- BRIEF -
Take each line of the material that includes "placement" and copy it.

- MATERIAL TO PROCESS -
===== config.mk =====
export PLATFORM = sky130hd
export DESIGN_NAME = blu_unit
export DESIGN_NICKNAME = d
export VERILOG_FILES = /design/src/hdl/blu_pkg.sv /design/src/hdl/blu_unit.sv /design/src/hdl/blu_cond.sv
export SDC_FILE = /design/constraint.sdc
export NUM_CORES = 1
export LEC_CHECK = 0
export BUFFER_PORTS_ARGS = -buffer_cell sky130_fd_sc_hd__buf_4
export CORE_MARGIN = 4
export CORE_UTILIZATION = 40
export DETAILED_ROUTE_END_ITERATION = 6
export PLACE_DENSITY = 0.72
export SETUP_SLACK_MARGIN = 0.5
export SYNTH_ARGS = -nofsm -noshare
export SYNTH_HDL_FRONTEND = slang
export SYNTH_SLANG_ARGS = --single-unit

===== constraint.sdc =====
create_clock -name clk_i -period 8.3 [get_ports clk_i]
set_clock_uncertainty 0.05 [all_clocks]
set_input_delay 2.49 -clock clk_i [delete_from_list [all_inputs] [get_ports clk_i]]
set_output_delay 2.49 -clock clk_i [all_outputs]
set_load 0.05 [all_outputs]

===== src/hdl/blu_pkg.sv =====
package blu_pkg;

	// Datapath and field widths
	localparam int BLU_WORD_W  = 32;
	localparam int BLU_REG_AW  = 4;
	localparam int BLU_CC_W    = 4;
	localparam int BLU_OP_W    = 8;

	// Order of the new index against the limit: 0 = logical, 1 = two's complement
	localparam bit BLU_SIGNED_CMP = 1'b0;

	// Operation codes handled by this unit
	localparam logic [BLU_OP_W-1:0] BLU_OP_LINK_RR  = 8'h01;
	localparam logic [BLU_OP_W-1:0] BLU_OP_FALSE_RR = 8'h03;
	localparam logic [BLU_OP_W-1:0] BLU_OP_LINK_RX  = 8'h41;
	localparam logic [BLU_OP_W-1:0] BLU_OP_FALSE_RX = 8'h43;
	localparam logic [BLU_OP_W-1:0] BLU_OP_IDX_HI   = 8'hC0;
	localparam logic [BLU_OP_W-1:0] BLU_OP_IDX_LE   = 8'hC1;

	// Positions of the carry_ovf_gt_lt_flags inside the condition code
	localparam int BLU_CC_C = 3;
	localparam int BLU_CC_V = 2;
	localparam int BLU_CC_G = 1;
	localparam int BLU_CC_L = 0;

	// Register triple offsets from the first_register_field
	localparam logic [BLU_REG_AW-1:0] BLU_INCR_OFS  = 4'h1;
	localparam logic [BLU_REG_AW-1:0] BLU_LIMIT_OFS = 4'h2;

	// Reset values
	localparam logic [BLU_REG_AW-1:0] BLU_RST_REG = 4'h0;
	localparam logic [BLU_CC_W-1:0]   BLU_RST_CC  = 4'h0;

	typedef enum logic [1:0] {
		BLU_K_LINK,
		BLU_K_INDEX,
		BLU_K_FALSE
	} blu_kind_t;

	typedef enum logic [2:0] {
		BLU_ST_IDLE,
		BLU_ST_TGT,
		BLU_ST_IDX0,
		BLU_ST_IDX1,
		BLU_ST_IDX2,
		BLU_ST_EXEC
	} blu_state_t;

endpackage


===== src/hdl/blu_unit.sv =====
`timescale 1ns/1ps
module blu_unit
	import blu_pkg::*;
#(
	parameter int WORD_W     = BLU_WORD_W,
	parameter bit SIGNED_CMP = BLU_SIGNED_CMP
) (
	input  wire logic                  clk_i,
	input  wire logic                  rst_i,
	input  wire logic                  start_i,
	input  wire logic [BLU_OP_W-1:0]   opcode_i,
	input  wire logic [BLU_REG_AW-1:0] first_register_field_i,
	input  wire logic [BLU_REG_AW-1:0] second_register_field_i,
	input  wire logic [WORD_W-1:0]     ea_i,
	input  wire logic [WORD_W-1:0]     next_loc_i,
	input  wire logic [BLU_CC_W-1:0]   cc_i,
	input  wire logic [WORD_W-1:0]     rd_data_i,
	output logic                       busy_o,
	output logic      [BLU_REG_AW-1:0] rd_addr_o,
	output logic                       wr_en_o,
	output logic      [BLU_REG_AW-1:0] wr_addr_o,
	output logic      [WORD_W-1:0]     wr_data_o,
	output logic      [WORD_W-1:0]     location_counter_o,
	output logic                       loc_load_o,
	output logic                       taken_o,
	output logic      [BLU_CC_W-1:0]   cc_o,
	output logic                       done_o,
	output logic                       err_o
);

	// Instruction context captured when a request is taken
	blu_state_t              state_r;
	blu_state_t              state_nxt;
	blu_kind_t               kind_r;
	blu_kind_t               kind_nxt;
	logic                    low_eq_r;
	logic                    low_eq_nxt;
	logic [BLU_REG_AW-1:0]   r1_r;
	logic [BLU_REG_AW-1:0]   r1_nxt;
	logic [WORD_W-1:0]       target_r;
	logic [WORD_W-1:0]       target_nxt;
	logic [WORD_W-1:0]       seq_r;
	logic [WORD_W-1:0]       seq_nxt;
	logic [BLU_CC_W-1:0]     cc_held_r;
	logic [BLU_CC_W-1:0]     cc_held_nxt;

	// Index triple, read one register per cycle through the single read port
	logic [WORD_W-1:0]       index_r;
	logic [WORD_W-1:0]       index_nxt;
	logic [WORD_W-1:0]       incr_r;
	logic [WORD_W-1:0]       incr_nxt;
	logic [WORD_W-1:0]       limit_r;
	logic [WORD_W-1:0]       limit_nxt;

	// Output registers; every port is driven straight from one of these
	logic                    busy_r;
	logic                    busy_nxt;
	logic [BLU_REG_AW-1:0]   rd_addr_r;
	logic [BLU_REG_AW-1:0]   rd_addr_nxt;
	logic                    wr_en_r;
	logic                    wr_en_nxt;
	logic [BLU_REG_AW-1:0]   wr_addr_r;
	logic [BLU_REG_AW-1:0]   wr_addr_nxt;
	logic [WORD_W-1:0]       wr_data_r;
	logic [WORD_W-1:0]       wr_data_nxt;
	logic [WORD_W-1:0]       loc_r;
	logic [WORD_W-1:0]       loc_nxt;
	logic                    loc_load_r;
	logic                    loc_load_nxt;
	logic                    taken_r;
	logic                    taken_nxt;
	logic [BLU_CC_W-1:0]     cc_out_r;
	logic [BLU_CC_W-1:0]     cc_out_nxt;
	logic                    done_r;
	logic                    done_nxt;
	logic                    err_r;
	logic                    err_nxt;

	// Decision results, valid while the captured operands stand
	logic [WORD_W-1:0]       sum;
	logic                    index_taken;
	logic                    false_taken;

	// Adder and comparator live apart so the order of comparison stays a parameter
	blu_cond #(
		.WORD_W     (WORD_W),
		.SIGNED_CMP (SIGNED_CMP)
	) u_cond (
		.index_i       (index_r),
		.incr_i        (incr_r),
		.limit_i       (limit_r),
		.low_eq_i      (low_eq_r),
		.mask_i        (r1_r),
		.cc_i          (cc_held_r),
		.sum_o         (sum),
		.index_taken_o (index_taken),
		.false_taken_o (false_taken)
	);

	// One request at a time: start_i is looked at only while idle, so a
	// request held high through a busy period is ignored rather than queued;
	// the caller must present one pulse per instruction
	always_comb begin
		state_nxt    = state_r;
		kind_nxt     = kind_r;
		low_eq_nxt   = low_eq_r;
		r1_nxt       = r1_r;
		target_nxt   = target_r;
		seq_nxt      = seq_r;
		cc_held_nxt  = cc_held_r;
		index_nxt    = index_r;
		incr_nxt     = incr_r;
		limit_nxt    = limit_r;
		rd_addr_nxt  = rd_addr_r;
		wr_addr_nxt  = wr_addr_r;
		wr_data_nxt  = wr_data_r;
		loc_nxt      = loc_r;
		taken_nxt    = taken_r;
		cc_out_nxt   = cc_out_r;
		wr_en_nxt    = 1'b0;
		loc_load_nxt = 1'b0;
		done_nxt     = 1'b0;
		err_nxt      = 1'b0;

		unique case (state_r)
			BLU_ST_IDLE: begin
				if (start_i) begin
					// Target and sequential address are latched before any
					// register write, so a link or index register that is also
					// an address field still gives its old contents
					r1_nxt      = first_register_field_i;
					target_nxt  = ea_i;
					seq_nxt     = next_loc_i;
					cc_held_nxt = cc_i;
					low_eq_nxt  = (opcode_i == BLU_OP_IDX_LE);
					case (opcode_i)
						BLU_OP_LINK_RX: begin
							kind_nxt  = BLU_K_LINK;
							state_nxt = BLU_ST_EXEC;
						end
						BLU_OP_LINK_RR: begin
							kind_nxt    = BLU_K_LINK;
							rd_addr_nxt = second_register_field_i;
							state_nxt   = BLU_ST_TGT;
						end
						BLU_OP_FALSE_RX: begin
							kind_nxt  = BLU_K_FALSE;
							state_nxt = BLU_ST_EXEC;
						end
						BLU_OP_FALSE_RR: begin
							kind_nxt    = BLU_K_FALSE;
							rd_addr_nxt = second_register_field_i;
							state_nxt   = BLU_ST_TGT;
						end
						BLU_OP_IDX_LE, BLU_OP_IDX_HI: begin
							kind_nxt    = BLU_K_INDEX;
							rd_addr_nxt = first_register_field_i;
							state_nxt   = BLU_ST_IDX0;
						end
						default: begin
							// Other branch forms are executed elsewhere; flag the
							// request and stay idle; no other port changes, though the captured context is reloaded
							err_nxt = 1'b1;
						end
					endcase
				end
			end
			BLU_ST_TGT: begin
				// Register read finishes before the link write in EXEC
				target_nxt = rd_data_i;
				state_nxt  = BLU_ST_EXEC;
			end
			BLU_ST_IDX0: begin
				index_nxt   = rd_data_i;
				// The four-bit sum wraps past register fifteen on its own
				rd_addr_nxt = r1_r + BLU_INCR_OFS;
				state_nxt   = BLU_ST_IDX1;
			end
			BLU_ST_IDX1: begin
				// Limit is read last; the sum is formed from registered operands
				incr_nxt    = rd_data_i;
				rd_addr_nxt = r1_r + BLU_LIMIT_OFS;
				state_nxt   = BLU_ST_IDX2;
			end
			BLU_ST_IDX2: begin
				limit_nxt = rd_data_i;
				state_nxt = BLU_ST_EXEC;
			end
			BLU_ST_EXEC: begin
				// Completion strobes last one cycle; the values behind them hold
				loc_load_nxt = 1'b1;
				done_nxt     = 1'b1;
				// The flags go back exactly as captured; nothing here alters them
				cc_out_nxt   = cc_held_r;
				state_nxt    = BLU_ST_IDLE;
				unique case (kind_r)
					BLU_K_LINK: begin
						// The link write and the jump land in the same cycle
						wr_en_nxt   = 1'b1;
						wr_addr_nxt = r1_r;
						wr_data_nxt = seq_r;
						taken_nxt   = 1'b1;
						// Bit 0 of the target passes untouched; alignment is up to software
						loc_nxt     = target_r;
					end
					BLU_K_INDEX: begin
						// Write-back happens on both outcomes
						wr_en_nxt   = 1'b1;
						wr_addr_nxt = r1_r;
						wr_data_nxt = sum;
						taken_nxt   = index_taken;
						loc_nxt     = index_taken ? target_r : seq_r;
					end
					BLU_K_FALSE: begin
						// No register write; the mask came in on the first field
						taken_nxt = false_taken;
						loc_nxt   = false_taken ? target_r : seq_r;
					end
				endcase
			end
		endcase

		// Busy follows the next state, so it is already low while done_o is
		// high and a new request can be taken in that same cycle
		busy_nxt = (state_nxt != BLU_ST_IDLE);
	end

	// Plain register stage; all decisions are made in the process above
	always_ff @(posedge clk_i) begin
		if (rst_i) begin
			state_r    <= BLU_ST_IDLE;
			kind_r     <= BLU_K_LINK;
			low_eq_r   <= 1'b0;
			r1_r       <= BLU_RST_REG;
			target_r   <= '0;
			seq_r      <= '0;
			cc_held_r  <= BLU_RST_CC;
			index_r    <= '0;
			incr_r     <= '0;
			limit_r    <= '0;
			busy_r     <= 1'b0;
			rd_addr_r  <= BLU_RST_REG;
			wr_en_r    <= 1'b0;
			wr_addr_r  <= BLU_RST_REG;
			wr_data_r  <= '0;
			loc_r      <= '0;
			loc_load_r <= 1'b0;
			taken_r    <= 1'b0;
			cc_out_r   <= BLU_RST_CC;
			done_r     <= 1'b0;
			err_r      <= 1'b0;
		end else begin
			state_r    <= state_nxt;
			kind_r     <= kind_nxt;
			low_eq_r   <= low_eq_nxt;
			r1_r       <= r1_nxt;
			target_r   <= target_nxt;
			seq_r      <= seq_nxt;
			cc_held_r  <= cc_held_nxt;
			index_r    <= index_nxt;
			incr_r     <= incr_nxt;
			limit_r    <= limit_nxt;
			busy_r     <= busy_nxt;
			rd_addr_r  <= rd_addr_nxt;
			wr_en_r    <= wr_en_nxt;
			wr_addr_r  <= wr_addr_nxt;
			wr_data_r  <= wr_data_nxt;
			loc_r      <= loc_nxt;
			loc_load_r <= loc_load_nxt;
			taken_r    <= taken_nxt;
			cc_out_r   <= cc_out_nxt;
			done_r     <= done_nxt;
			err_r      <= err_nxt;
		end
	end

	// Ports come straight from flip-flops, so nothing downstream sees a glitch
	assign busy_o             = busy_r;
	assign rd_addr_o          = rd_addr_r;
	assign wr_en_o            = wr_en_r;
	assign wr_addr_o          = wr_addr_r;
	assign wr_data_o          = wr_data_r;
	assign location_counter_o = loc_r;
	assign loc_load_o         = loc_load_r;
	assign taken_o            = taken_r;
	assign cc_o               = cc_out_r;
	assign done_o             = done_r;
	assign err_o              = err_r;

endmodule


===== src/hdl/blu_cond.sv =====
`timescale 1ns/1ps
module blu_cond
	import blu_pkg::*;
#(
	parameter int WORD_W     = BLU_WORD_W,
	parameter bit SIGNED_CMP = BLU_SIGNED_CMP
) (
	input  wire logic [WORD_W-1:0]   index_i,
	input  wire logic [WORD_W-1:0]   incr_i,
	input  wire logic [WORD_W-1:0]   limit_i,
	input  wire logic                low_eq_i,
	input  wire logic [BLU_CC_W-1:0] mask_i,
	input  wire logic [BLU_CC_W-1:0] cc_i,
	output logic      [WORD_W-1:0]   sum_o,
	output logic                     index_taken_o,
	output logic                     false_taken_o
);

	logic not_above;

	// Carry out is dropped on purpose; no flag or trap follows an overflow
	assign sum_o = index_i + incr_i;

	// Logical order by default; a parameter selects signed order
	always_comb begin
		if (SIGNED_CMP) begin
			not_above = ($signed(sum_o) <= $signed(limit_i));
		end else begin
			not_above = (sum_o <= limit_i);
		end
	end

	assign index_taken_o = low_eq_i ? not_above : !not_above;

	// Taken only when no selected flag is set
	assign false_taken_o = ((mask_i & cc_i) == BLU_RST_CC);

endmodule


==> results_dict.tcl <==
set metrics [dict create \
    status "complete, but fails checks" \
    violations "design-rule violations" \
    hp-class "flip-flop to flip-flop" \
    period_needed_ns 5.77 \
    crit_path_end_kind "flip-flop" \
    ant_nets 0 \
    clockRootBuffer "clkbuf_16" \
    layout_commonest_cell "nand2_1" \
    grt_use_met2_pct 35.9 \
    first_pass_iters 7 \
    ys_async_sr_fraction_pct 0 \
    top_usage_layer "met2" \
    synth_ff_type "dfxtp_1" \
    rr_startpoint "index_r[0]" \
    synth_edf_count 0 \
    crit_arrival_ns 6.17 \
    synthMuxAreaShare_pct 1.55 \
    first_iter_violations 1019 \
    yosysWarnings 0 \
    clkSinkCount 255 \
    die_h_um 184 \
    clk_latency_ns 0.53 \
    place_inst 2086 \
    final_cell_mix "365 x nand2_1, 255 x dfxtp_1, 240 x a21oi_1" \
    cts_htree_levels 1 \
    io_buffers 200 \
    gr-total-overflow 0 \
    cp_max_fo 32 \
    clockBufferDepth 3 \
    grt_max_degree 99 \
    hpwl_um 28600 \
    gp_congestion 0.926 \
    clk_pin_slew_ns 0.06 \
    r2r.worst_path.cells 22 \
    grt_setup_unrepaired "false" \
    synthCells 1585 \
    pin_count 201 \
    hold_end "rd_addr_o[3]" \
    yosysTopAreaCell "dfxtp_1" \
    globalRouteTotalUtil_pct 22.7 \
    cts_tree "built" \
    start_kind "flip-flop" \
    grt_pass1_wl_um 62300 \
    grt_pass1_vias 11366 \
    r2r_slack_ns 2.53 \
    gr-usage-met1_pct 32.0 \
    leakagePower_nw 5.90 \
    cts_resized 0 \
    p_per_area_nw_per_um2 244 \
    synth-adder-area-share_pct 7.01 \
    yosys.area.top_type_share_pct 41.1 \
    vdd_drop_max_mv 0.140 \
    netlist_top_cells_area "dfxtp_1 41%, nand2_1 11%, a21oi_1 9.7%" \
    drc_errors 6 \
    cts_hold_buf 0 \
    tightest_slew_ns 1.11 \
    worstSetupPathType "flip-flop to flip-flop" \
    start_util_pct 40.6 \
    wl_per_cell_um 18.9 \
    final_layout_size_suffix_gt1_share_pct 16.2 \
    synth_seq_cells 255 \
    drt-total-wl_um 40200 \
    hold_depth 2 \
    cts-buffers-inserted 27 \
    maxCapViolations 0 \
    postSynthAreaPerCell_um2 7.83 \
    synth_area_um2 12400 \
    synth_xor_area_share_pct 2.12 \
    antenna_cells 0 \
    postCtsSetupBuffers 0 \
    hold_viol 0 \
    die_w_um 184 \
    synth_top_family_by_area "compound AO/OA/AOI/OAI gates" \
    die_area_um2 33900 \
    fmax_mhz 173 \
    synthSimpleGateAreaFrac_pct 18.8 \
    vias 12002 \
    grt_use_met3_pct 3.73 \
    setup_viol 0 \
    nets 1907 \
    fin_crit_sh_pct 69.6 \
    max-slew-margin-rel_pct 26.0 \
    rows 64 \
    yosysSeqAreaShare_pct 41.1 \
    via_per_inst 5.62 \
    synth_nets 1773 \
    finalNonFillerCells 2134 \
    cp.required_ns 8.69 \
    syn_to_final_growth_pct 21.7 \
    slew_violations 0 \
    finalSetupTns_ns 0 \
    rr_endpoint "location_counter_o[25]" \
    synth_compound_area_share_pct 24.4 \
    synth_cell_types 61 \
    hp-start "rd_addr_o[3]" \
    coreArea_um2 30600 \
    antenna_found_initial 0 \
]
-- flip-flops by register name, indices dropped and copies added (netlist names), 32 cells and up --
name	cells
location_counter_o	32
target_r	32
seq_r	32
wr_data_o	32
incr_r	32
limit_r	32
index_r	32
-- layout make-up --
cell class,instances,area (um2)
Clock buffer,36,749
Timing Repair Buffer,217,1630
Fill cell,2924,15500
Sequential cell,255,5100
Multi-Input combinational cell,1167,6770
Inverter,51,191
Clock inverter,12,165
Tap cell,396,495
-- kinds of logic (layout without fill, tap and decap cells) --
group,count (synthesis),count (layout)
buf+inv,163,316
xor+xnor,30,30
mux,19,19
compound gates,498,498
fa+ha+maj,69,69
simple gates,551,551
flops,255,255
-- worst max-delay path by stage --
stage	from	endpoint	slack, ns
global route	index_r[9]	location_counter_o[3]	1.96
finish	index_r[0]	location_counter_o[25]	2.53
detailed placement	index_r[0]	location_counter_o[30]	2.58
global placement	index_r[0]	location_counter_o[2]	2.77
floorplan	index_r[0]	location_counter_o[30]	3.19
CTS	index_r[0]	location_counter_o[25]	2.56
-- cells in the mapped netlist (30+ instances only) --
library cell,count
nand2_1,365
a211oi_1,48
nor3_1,30
dfxtp_1,255
a22oi_1,65
inv_1,49
o21ai_0,61
a21oi_1,240
nor2_1,65
clkbuf_1,103
ha_1,68
or3_1,34
-- worst max-delay path, cell delays in order, from the launching register on --
cell       delay, ns
dfxtp_1         0.32
ha_1            0.21
inv_1           0.07
fa_1            0.25
nor2b_4         0.06
o31a_1          0.27
o31a_1          0.30
o31a_1          0.33
o311a_1         0.39
a31o_1          0.27
a311oi_2        0.29
xnor2_1         0.15
ha_1            0.32
nand4_1         0.14
nor4_1          0.48
nand3_1         0.24
nand2_1         0.15
a2bb2oi_1       0.22
a21oi_1         0.13
o32ai_4         0.23
buf_4           0.41
a22oi_1         0.16
a211oi_1        0.27
-- through the flow --
stage / setup WS [ns] / hold slack, ns / cell area, um2 / utilization [%] / total power [mW]
after global placement: 2.77 / 0.391 / 14200 / 46.4 / 2.41
after global routing: 1.96 / 0.422 / 15100 / 49.4 / 3.86
after floorplan: 3.19 / 0.386 / 12400 / - / 2.09
after detailed placement: 2.58 / 0.394 / 14200 / 46.4 / 2.44
after CTS: 2.56 / 0.403 / 15100 / 49.4 / 3.68
final: 2.53 / 0.402 / 15100 / 49.4 / 3.68
-- power breakdown --
| group | total [mW] | switching (mW) | internal [mW] |
|---|---|---|---|
| combinational | 0.945 | 0.626 | 0.319 |
| clock | 1.26 | 0.502 | 0.755 |
| sequential | 1.48 | 0.119 | 1.36 |
| total | 3.68 | 1.25 | 2.44 |
-- layer usage --
metal	vias up	wire, um	part of all wire, %
met5	-	0	0
met4	0	1150	2.9
met3	62	3450	8.6
met2	478	18200	45
met1	5666	17400	43
li1	5796	-	-
Power figures use the tool's default switching activity.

- OUTPUT OF THE EXERCISE -
detailed placement	index_r[0]	location_counter_o[30]	2.58
global placement	index_r[0]	location_counter_o[2]	2.77
after global placement: 2.77 / 0.391 / 14200 / 46.4 / 2.41
after detailed placement: 2.58 / 0.394 / 14200 / 46.4 / 2.44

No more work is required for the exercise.